The Valley of Shadows

East Berlin

A bomb dropped on East Berlin as I walked back to my house. I was the new ambassador, straight out of university, to the German Democratic Republic—and I was there when a bomb coming from further east dropped on East Berlin.

I quickly dropped for cover. A second bomb dropped, and then a third, a fourth, and a fifth. Buildings crashed around me. I looked up, the blocks immediately surrounding me gone. This wasn’t an assassination attempt, otherwise a truck would have crashed into my car or an enraged gunman arrived at my house, or the secret police would have dealt with me personally.

This was, in fact, a declaration of war on East Germany, and it was coming from the direction of the Soviet Union. That’s the only conclusion I could come to. But this was 1982; Russia was caught up in Afghanistan.

I walked into one of the now-decimated houses. “Is anyone here?” I called—first in English, then in German.

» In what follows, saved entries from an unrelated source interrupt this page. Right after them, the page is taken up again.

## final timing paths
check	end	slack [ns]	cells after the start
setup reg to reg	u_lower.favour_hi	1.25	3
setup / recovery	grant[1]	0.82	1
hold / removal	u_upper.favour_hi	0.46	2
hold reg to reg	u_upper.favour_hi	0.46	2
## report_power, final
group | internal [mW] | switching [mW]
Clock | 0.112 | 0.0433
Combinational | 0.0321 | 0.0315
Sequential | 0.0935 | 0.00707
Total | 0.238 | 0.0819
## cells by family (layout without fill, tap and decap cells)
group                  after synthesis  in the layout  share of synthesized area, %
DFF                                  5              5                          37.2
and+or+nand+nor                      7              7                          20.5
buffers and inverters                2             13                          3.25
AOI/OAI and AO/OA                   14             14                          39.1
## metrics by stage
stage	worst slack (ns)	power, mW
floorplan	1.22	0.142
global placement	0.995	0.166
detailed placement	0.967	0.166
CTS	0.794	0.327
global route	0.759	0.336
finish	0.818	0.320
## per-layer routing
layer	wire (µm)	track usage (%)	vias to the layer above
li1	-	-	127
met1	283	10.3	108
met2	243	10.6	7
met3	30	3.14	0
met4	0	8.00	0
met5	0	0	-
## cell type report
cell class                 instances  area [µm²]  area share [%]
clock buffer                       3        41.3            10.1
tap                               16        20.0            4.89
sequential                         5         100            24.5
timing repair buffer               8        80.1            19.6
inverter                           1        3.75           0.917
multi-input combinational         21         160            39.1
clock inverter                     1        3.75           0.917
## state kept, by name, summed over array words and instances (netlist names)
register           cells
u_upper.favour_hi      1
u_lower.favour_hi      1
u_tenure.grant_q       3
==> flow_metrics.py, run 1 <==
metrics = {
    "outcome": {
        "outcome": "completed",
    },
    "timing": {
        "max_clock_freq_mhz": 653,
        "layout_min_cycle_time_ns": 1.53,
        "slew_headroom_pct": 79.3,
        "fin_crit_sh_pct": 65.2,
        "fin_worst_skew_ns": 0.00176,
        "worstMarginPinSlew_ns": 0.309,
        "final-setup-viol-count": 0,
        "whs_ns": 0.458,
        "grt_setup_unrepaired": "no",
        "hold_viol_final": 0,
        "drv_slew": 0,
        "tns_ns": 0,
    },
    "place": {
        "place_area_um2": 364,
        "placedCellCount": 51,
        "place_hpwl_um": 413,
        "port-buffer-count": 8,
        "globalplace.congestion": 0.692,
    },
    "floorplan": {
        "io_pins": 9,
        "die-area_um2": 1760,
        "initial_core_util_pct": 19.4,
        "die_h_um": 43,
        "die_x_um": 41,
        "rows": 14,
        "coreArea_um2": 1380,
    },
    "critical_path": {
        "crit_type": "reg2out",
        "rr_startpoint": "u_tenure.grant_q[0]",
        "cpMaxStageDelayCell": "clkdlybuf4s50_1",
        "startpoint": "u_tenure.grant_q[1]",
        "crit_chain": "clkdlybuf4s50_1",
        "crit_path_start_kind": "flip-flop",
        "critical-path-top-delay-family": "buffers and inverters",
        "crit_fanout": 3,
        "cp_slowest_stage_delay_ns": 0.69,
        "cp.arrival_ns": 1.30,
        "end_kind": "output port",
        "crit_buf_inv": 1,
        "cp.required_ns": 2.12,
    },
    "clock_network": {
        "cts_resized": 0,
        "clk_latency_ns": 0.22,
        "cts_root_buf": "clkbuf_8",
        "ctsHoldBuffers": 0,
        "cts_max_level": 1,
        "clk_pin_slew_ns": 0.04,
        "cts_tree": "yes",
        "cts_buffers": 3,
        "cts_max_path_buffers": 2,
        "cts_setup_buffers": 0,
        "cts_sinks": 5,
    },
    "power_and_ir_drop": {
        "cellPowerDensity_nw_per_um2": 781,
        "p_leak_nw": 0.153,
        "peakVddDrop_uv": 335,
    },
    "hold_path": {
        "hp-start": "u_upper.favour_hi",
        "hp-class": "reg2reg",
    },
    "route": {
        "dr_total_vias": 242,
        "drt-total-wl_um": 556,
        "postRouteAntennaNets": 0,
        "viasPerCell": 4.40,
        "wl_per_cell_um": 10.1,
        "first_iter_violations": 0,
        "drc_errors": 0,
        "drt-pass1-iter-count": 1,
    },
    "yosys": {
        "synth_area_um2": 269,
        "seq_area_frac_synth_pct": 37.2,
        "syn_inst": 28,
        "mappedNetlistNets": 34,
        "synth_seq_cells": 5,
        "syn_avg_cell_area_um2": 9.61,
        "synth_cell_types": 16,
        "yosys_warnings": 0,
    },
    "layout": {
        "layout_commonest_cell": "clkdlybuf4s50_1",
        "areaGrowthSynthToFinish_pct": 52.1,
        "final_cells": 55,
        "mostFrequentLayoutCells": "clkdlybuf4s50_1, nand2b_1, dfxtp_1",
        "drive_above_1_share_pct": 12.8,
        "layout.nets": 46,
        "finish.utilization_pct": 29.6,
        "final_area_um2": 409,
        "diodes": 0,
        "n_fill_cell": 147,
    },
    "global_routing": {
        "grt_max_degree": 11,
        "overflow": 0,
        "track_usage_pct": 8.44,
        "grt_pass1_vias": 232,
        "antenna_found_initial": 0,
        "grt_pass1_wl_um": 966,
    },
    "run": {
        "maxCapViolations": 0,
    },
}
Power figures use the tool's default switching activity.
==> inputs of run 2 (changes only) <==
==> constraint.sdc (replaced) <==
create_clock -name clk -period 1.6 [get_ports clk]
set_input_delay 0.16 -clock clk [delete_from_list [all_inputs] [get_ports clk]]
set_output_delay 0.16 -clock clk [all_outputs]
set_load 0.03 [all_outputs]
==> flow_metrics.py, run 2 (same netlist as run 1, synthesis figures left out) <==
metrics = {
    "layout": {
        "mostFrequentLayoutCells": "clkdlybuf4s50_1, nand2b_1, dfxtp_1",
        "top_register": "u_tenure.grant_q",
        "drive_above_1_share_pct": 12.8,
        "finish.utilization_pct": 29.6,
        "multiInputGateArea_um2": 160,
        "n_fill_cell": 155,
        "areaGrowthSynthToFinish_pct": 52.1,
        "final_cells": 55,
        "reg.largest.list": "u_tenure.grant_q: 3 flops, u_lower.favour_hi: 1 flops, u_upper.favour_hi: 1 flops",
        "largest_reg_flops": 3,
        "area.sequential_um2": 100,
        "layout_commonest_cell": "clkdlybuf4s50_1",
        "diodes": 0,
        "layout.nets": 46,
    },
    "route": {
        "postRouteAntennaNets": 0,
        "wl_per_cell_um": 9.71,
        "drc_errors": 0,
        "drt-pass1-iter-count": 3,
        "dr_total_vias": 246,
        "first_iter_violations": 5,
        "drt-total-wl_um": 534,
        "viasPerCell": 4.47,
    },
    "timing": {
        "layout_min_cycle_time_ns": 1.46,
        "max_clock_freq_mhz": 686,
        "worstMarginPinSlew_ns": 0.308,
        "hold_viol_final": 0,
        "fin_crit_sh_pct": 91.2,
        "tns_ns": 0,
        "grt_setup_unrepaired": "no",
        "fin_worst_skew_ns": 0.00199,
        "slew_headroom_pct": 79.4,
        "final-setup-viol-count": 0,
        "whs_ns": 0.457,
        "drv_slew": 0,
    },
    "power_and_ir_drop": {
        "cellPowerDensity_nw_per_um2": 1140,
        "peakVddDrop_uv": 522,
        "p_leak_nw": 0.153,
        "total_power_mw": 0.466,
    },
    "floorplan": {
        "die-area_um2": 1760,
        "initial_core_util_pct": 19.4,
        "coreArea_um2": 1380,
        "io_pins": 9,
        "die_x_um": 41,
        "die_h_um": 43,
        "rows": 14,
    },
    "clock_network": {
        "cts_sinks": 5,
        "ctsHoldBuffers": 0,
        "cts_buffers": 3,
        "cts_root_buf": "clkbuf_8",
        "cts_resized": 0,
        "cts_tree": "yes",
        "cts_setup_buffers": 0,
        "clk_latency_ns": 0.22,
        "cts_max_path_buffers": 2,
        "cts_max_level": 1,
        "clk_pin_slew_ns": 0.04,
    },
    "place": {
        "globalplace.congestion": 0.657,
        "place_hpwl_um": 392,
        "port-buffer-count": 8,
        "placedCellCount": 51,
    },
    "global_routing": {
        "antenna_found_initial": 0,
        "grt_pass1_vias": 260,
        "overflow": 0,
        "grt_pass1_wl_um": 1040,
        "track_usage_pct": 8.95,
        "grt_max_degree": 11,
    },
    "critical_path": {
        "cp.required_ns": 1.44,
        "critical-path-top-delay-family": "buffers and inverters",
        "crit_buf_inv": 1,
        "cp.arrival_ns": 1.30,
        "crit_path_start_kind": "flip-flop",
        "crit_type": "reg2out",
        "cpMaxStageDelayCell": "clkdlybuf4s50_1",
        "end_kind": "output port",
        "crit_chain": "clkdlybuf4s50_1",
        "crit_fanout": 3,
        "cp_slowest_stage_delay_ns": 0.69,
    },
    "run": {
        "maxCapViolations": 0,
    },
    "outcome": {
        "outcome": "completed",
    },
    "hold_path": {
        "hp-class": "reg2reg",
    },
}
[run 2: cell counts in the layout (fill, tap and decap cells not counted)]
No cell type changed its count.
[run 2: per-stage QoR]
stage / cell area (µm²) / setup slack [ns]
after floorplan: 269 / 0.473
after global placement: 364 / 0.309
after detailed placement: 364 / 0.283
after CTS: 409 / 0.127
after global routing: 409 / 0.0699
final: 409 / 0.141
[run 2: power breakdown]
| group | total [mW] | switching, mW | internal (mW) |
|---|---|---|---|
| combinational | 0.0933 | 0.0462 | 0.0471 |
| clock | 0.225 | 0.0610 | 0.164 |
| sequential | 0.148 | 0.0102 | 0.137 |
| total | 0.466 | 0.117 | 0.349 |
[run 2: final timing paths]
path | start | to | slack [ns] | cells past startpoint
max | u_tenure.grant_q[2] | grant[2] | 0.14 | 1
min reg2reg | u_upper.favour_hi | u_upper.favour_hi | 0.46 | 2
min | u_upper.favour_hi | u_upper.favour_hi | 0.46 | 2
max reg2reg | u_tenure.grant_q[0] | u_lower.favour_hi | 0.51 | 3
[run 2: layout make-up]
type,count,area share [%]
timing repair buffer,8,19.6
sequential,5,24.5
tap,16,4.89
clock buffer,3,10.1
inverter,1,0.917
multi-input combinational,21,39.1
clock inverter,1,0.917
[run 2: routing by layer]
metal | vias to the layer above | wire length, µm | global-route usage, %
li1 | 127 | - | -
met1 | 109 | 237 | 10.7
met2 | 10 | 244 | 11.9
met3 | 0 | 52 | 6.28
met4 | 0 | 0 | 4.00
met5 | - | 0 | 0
File: config.mk
export PLATFORM = sky130hd
export DESIGN_NAME = pwm_frac_timer
export DESIGN_NICKNAME = d
export VERILOG_FILES = /design/src/rtl/pwm_tmr_pkg.sv /design/src/rtl/pwm_cfg_stage.sv /design/src/rtl/pwm_frac_divider.sv /design/src/rtl/pwm_wrap_counter.sv /design/src/rtl/pwm_frac_timer.sv
export SDC_FILE = /design/constraint.sdc
export NUM_CORES = 1
export LEC_CHECK = 0
export ABC_AREA = 1
export BUFFER_PORTS_ARGS = -buffer_cell sky130_fd_sc_hd__buf_2
export CAP_MARGIN = 20
export CORE_ASPECT_RATIO = 1.2
export CORE_MARGIN = 2
export CORE_UTILIZATION = 55
export DETAILED_ROUTE_END_ITERATION = 8
export GPL_TIMING_DRIVEN = 0
export PLACE_DENSITY = 0.75
export SETUP_SLACK_MARGIN = 0.05
export SYNTH_ARGS = -nofsm -noshare
export SYNTH_HDL_FRONTEND = slang
export SYNTH_SLANG_ARGS = --single-unit
File: constraint.sdc
create_clock -name clk -period 2.97 [get_ports clk]
set_input_delay 0.297 -clock clk [delete_from_list [all_inputs] [get_ports clk]]
set_output_delay 0.297 -clock clk [all_outputs]
set_load 0.05 [all_outputs]
File: src/rtl/pwm_tmr_pkg.sv
package pwm_tmr_pkg;
  localparam int RES_W  = 5;
  localparam int WHOLE_W = 10;
  localparam int FRAC_W = 8;
  localparam int DIV_W  = WHOLE_W + FRAC_W;

  typedef struct packed {
    logic [WHOLE_W-1:0] whole;
    logic [FRAC_W-1:0]  frac;
  } div_t;
endpackage

File: src/rtl/pwm_cfg_stage.sv
module pwm_cfg_stage
  import pwm_tmr_pkg::*;
#(
  parameter int DEF_RES = 8
) (
  input  logic             clk,
  input  logic             rst,
  input  logic             wr,
  input  logic [RES_W-1:0] wr_res,
  input  div_t             wr_div,
  input  logic             wr_pause,
  input  logic             wr_clear,
  input  logic             wr_src,
  input  logic             wr_update,
  input  logic             wrap,
  output logic             pause_q,
  output logic             clear_q,
  output logic             src_q,
  output logic             pend_q,
  output logic [RES_W-1:0] act_res,
  output div_t             act_div
);
  logic [RES_W-1:0] stg_res;
  div_t             stg_div;
  logic             apply;

  assign apply = pend_q && (wrap || clear_q);

  always_ff @(posedge clk) begin
    if (rst) begin
      pause_q <= 1'b0;
      clear_q <= 1'b0;
      src_q   <= 1'b0;
      pend_q  <= 1'b0;
      stg_res <= RES_W'(DEF_RES);
      stg_div <= '{whole: WHOLE_W'(1), frac: '0};
      act_res <= RES_W'(DEF_RES);
      act_div <= '{whole: WHOLE_W'(1), frac: '0};
    end else begin
      if (apply) begin
        act_res <= stg_res;
        act_div <= stg_div;
        pend_q  <= 1'b0;
      end
      if (wr) begin
        pause_q <= wr_pause;
        clear_q <= wr_clear;
        src_q   <= wr_src;
        if (wr_update) begin
          stg_res <= wr_res;
          stg_div <= wr_div;
          pend_q  <= 1'b1;
        end
      end
    end
  end
endmodule

File: src/rtl/pwm_frac_divider.sv
module pwm_frac_divider
  import pwm_tmr_pkg::*;
(
  input  logic clk,
  input  logic rst,
  input  logic clear,
  input  logic hold,
  input  logic in_tick,
  input  div_t div,
  output logic out_tick
);
  localparam int CW = WHOLE_W + 1;

  logic [CW-1:0]     gap_cnt;
  logic [FRAC_W-1:0] phase;
  logic              stretch;
  logic [CW-1:0]     whole_eff;
  logic [CW-1:0]     span;
  logic              hit;
  logic [FRAC_W:0]   phase_sum;

  assign whole_eff = (div.whole == '0) ? CW'(1) : {1'b0, div.whole};
  assign span      = whole_eff + CW'(stretch);
  assign hit       = (gap_cnt + CW'(1)) == span;
  assign phase_sum = {1'b0, phase} + {1'b0, div.frac};
  assign out_tick  = in_tick && !hold && !clear && hit;

  always_ff @(posedge clk) begin
    if (rst || clear) begin
      gap_cnt <= '0;
      phase   <= '0;
      stretch <= 1'b0;
    end else if (in_tick && !hold) begin
      if (hit) begin
        gap_cnt <= '0;
        phase   <= phase_sum[FRAC_W-1:0];
        stretch <= phase_sum[FRAC_W];
      end else begin
        gap_cnt <= gap_cnt + CW'(1);
      end
    end
  end
endmodule

File: src/rtl/pwm_wrap_counter.sv
module pwm_wrap_counter
  import pwm_tmr_pkg::*;
#(
  parameter int MAX_RES = 20
) (
  input  logic               clk,
  input  logic               rst,
  input  logic               clear,
  input  logic               tick,
  input  logic [RES_W-1:0]   res,
  output logic [MAX_RES-1:0] count,
  output logic               ovf,
  output logic               wrap
);
  localparam logic [RES_W-1:0] RES_CAP = RES_W'(MAX_RES);

  logic [RES_W-1:0]   res_eff;
  logic [MAX_RES-1:0] top;

  assign res_eff = (res > RES_CAP) ? RES_CAP : res;
  assign top     = ~({MAX_RES{1'b1}} << res_eff);
  assign wrap    = tick && (count == top);

  always_ff @(posedge clk) begin
    if (rst || clear) begin
      count <= '0;
      ovf   <= 1'b0;
    end else begin
      ovf <= wrap;
      if (wrap)      count <= '0;
      else if (tick) count <= count + MAX_RES'(1);
    end
  end
endmodule

File: src/rtl/pwm_frac_timer.sv
module pwm_frac_timer
  import pwm_tmr_pkg::*;
#(
  parameter int MAX_RES = 20,
  parameter int DEF_RES = 8
) (
  input  logic               clk,
  input  logic               rst,
  input  logic               slow_tick,
  input  logic               ref_tick,
  input  logic               cfg_wr,
  input  logic [4:0]         cfg_res,
  input  logic [17:0]        cfg_div,
  input  logic               cfg_pause,
  input  logic               cfg_clear,
  input  logic               cfg_src,
  input  logic               cfg_update,
  output logic [MAX_RES-1:0] count,
  output logic               overflow
);
  logic             pause_q, clear_q, src_q, pend_q;
  logic [RES_W-1:0] act_res;
  div_t             act_div;
  logic             sel_tick, div_tick, wrap;

  assign sel_tick = src_q ? ref_tick : slow_tick;

  pwm_cfg_stage #(.DEF_RES(DEF_RES)) u_stage (
    .clk(clk), .rst(rst), .wr(cfg_wr), .wr_res(cfg_res), .wr_div(div_t'(cfg_div)),
    .wr_pause(cfg_pause), .wr_clear(cfg_clear), .wr_src(cfg_src),
    .wr_update(cfg_update), .wrap(wrap), .pause_q(pause_q), .clear_q(clear_q),
    .src_q(src_q), .pend_q(pend_q), .act_res(act_res), .act_div(act_div)
  );

  pwm_frac_divider u_div (
    .clk(clk), .rst(rst), .clear(clear_q), .hold(pause_q),
    .in_tick(sel_tick), .div(act_div), .out_tick(div_tick)
  );

  pwm_wrap_counter #(.MAX_RES(MAX_RES)) u_cnt (
    .clk(clk), .rst(rst), .clear(clear_q), .tick(div_tick), .res(act_res),
    .count(count), .ovf(overflow), .wrap(wrap)
  );
endmodule

Yosys cells after proc, flatten, opt, wreduce, memory -nomap -nowiden
Cells that the tools add are included.
{ "totals": {"ff_bits": 91, "word_cells": 44, "mem_bits_rw": 0, "out_inout_bits": 21, "latchBits": 0, "n_memories": 0, "rom_bits": 0, "inputBits": 32} }
{ "classes": {"mux": 7, "n_shift": 1, "n_reduce_logical": 13, "mul": 0, "bitwise_logic": 1, "n_lt_le_gt_ge": 1, "n_addsub": 4, "n_eq_ne": 2, "div_mod_pow": 0} }
{ "ops": {"columns": ["op", "n"], "rows": [
  ["adder 20 x 1 -> 20 bit (second input constant)", 1],
  ["equality test 20 bit", 1],
  ["NOT 20 bit", 1],
  ["<< shifter 20 x 5 -> 20 bit (first input constant)", 1],
  ["adder 11 x 1 -> 11 bit", 1],
  ["adder 11 x 1 -> 11 bit (second input constant)", 1],
  ["equality test 11 bit", 1],
  ["2-to-1 mux 11 bit", 1],
  ["zero test 10 bit", 1],
  ["2-to-1 mux 10 bit", 1],
  ["adder 8 x 8 -> 9 bit", 1],
  ["> comparator 5 bit (second input constant)", 1],
  ["logical AND 1 bit", 5],
  ["2-to-1 mux 5 bit", 1],
  ["2-to-1 mux 1 bit", 4],
  ["AND reduction 2 bit", 2],
  ["zero test 1 bit", 2],
  ["logical OR 1 bit", 2],
  ["OR reduction 2 bit", 1]
]} }

Depth between registers and ports, before layout
{ "logic_depth": {"depth_word": 11, "ltp_mapped": 21} }

Modules after synthesis
Synthesis repeated with hierarchy kept, for this count alone.
{ "unflattened": {"cells_unflattened": 862, "hier_area_um2": 5481.5} }
{ "by_module_without_submodules": {"columns": ["module", "seq_area_each_um2", "cells_per_inst", "area_per_inst_um2", "n_inst"], "rows": [
  ["pwm_frac_divider", 400.4, 337, 1945.6, 1],
  ["pwm_cfg_stage", 1001.0, 246, 1878.1, 1],
  ["pwm_wrap_counter", 420.4, 275, 1642.8, 1],
  ["pwm_frac_timer", 0.0, 4, 15.0, 1]
]} }

Least setup slack after synthesis
OpenSTA, ideal clock, no wires.
{ "synth_timing": {"path_type": "register -> register", "from": "register u_stage.act_div[10] (netlist name)", "to": "register u_stage.act_div[1] (netlist name)", "required_time_ps": 2855, "setup_time_ps": 115, "arrival_time_ps": 2553, "stages_incl_launch_ff": 18, "period_less_slack_ps": 2668, "setup_slack_ps": 302, "path_cell_list": "dfxtp_1 buf_2 nor4_1 a31o_2 ha_1 ha_1 nand3_1 xor2_1 xor2_1 nor2_1 nand3_1 nor3_4 nand2_2 nand2_4 buf_6 nand3_1 nand2_1 nor2_1"} }
{ "synth_via": {"elab_chain_len": 8} }
{ "synth_rtl": {"columns": ["item", "line", "text"], "rows": [
  ["zero test 10 bit", "pwm_frac_divider.sv:22", "assign whole_eff = (div.whole == '0) ? CW'(1) : {1'b0, div.whole};"],
  ["2-to-1 mux 10 bit *", "pwm_frac_divider.sv:22", null],
  ["adder 11 x 1 -> 11 bit *", "pwm_frac_divider.sv:23", "assign span = whole_eff + CW'(stretch);"],
  ["equality test 11 bit *", "pwm_frac_divider.sv:24", "assign hit = (gap_cnt + CW'(1)) == span;"],
  ["logical AND 1 bit *", "pwm_frac_divider.sv:26", "assign out_tick = in_tick && !hold && !clear && hit;"],
  ["logical AND 1 bit *", "pwm_wrap_counter.sv:22", "assign wrap = tick && (count == top);"],
  ["logical OR 1 bit *", "pwm_cfg_stage.sv:27", "assign apply = pend_q && (wrap || clear_q);"],
  ["logical AND 1 bit *", "pwm_cfg_stage.sv:27", null]
]} }
Mark *: on every way between the ends. The rest lies on a longest branch, timed or not.
A chain may end at the register's enable or synchronous reset.

Final worst setup path
{ "layout_timing": {"from": "register u_stage.act_div[9] (netlist name)", "to": "register u_stage.act_div[10] (netlist name)"} }
{ "layout_via": {"elab_chain_len": 8} }
{ "layout_rtl": {"columns": ["item", "line"], "rows": [
  ["zero test 10 bit", "pwm_frac_divider.sv:22"],
  ["2-to-1 mux 10 bit *", "pwm_frac_divider.sv:22"],
  ["adder 11 x 1 -> 11 bit *", "pwm_frac_divider.sv:23"],
  ["equality test 11 bit *", "pwm_frac_divider.sv:24"],
  ["logical AND 1 bit *", "pwm_frac_divider.sv:26"],
  ["logical AND 1 bit *", "pwm_wrap_counter.sv:22"],
  ["logical OR 1 bit *", "pwm_cfg_stage.sv:27"],
  ["logical AND 1 bit *", "pwm_cfg_stage.sv:27"]
]} }
Marked as above.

When I came to what would have been the living room, a man was standing there holding a Colt Peacemaker. “Sit down, Mister Smith,” he said in a condescending Liverpool accent, gesturing me to one of the chairs.

I did so. What else could I do? “Who on Earth do you think you are?” I demanded. “I’m a citizen of the United Kingdom and an ambassador on behalf of Her Majesty’s government—”

“You are a pawn in a game that’s been happening before you were even in diapers,” the man replied. “Didn’t you hear what happened to the last ambassador to East Germany? He retired. But he’s only forty-six, Mister Smith.” He paused for a second. “You’re a pawn and you never even knew it.”

“You haven’t answered my question.”

“Call me Boots. You don’t need to know who I work for, needless to say it’s one of those three-letter agencies that can get you into a lot of trouble if it were so inclined.”

MI5, probably, I thought. Or the SAS. Who else would send someone like him around?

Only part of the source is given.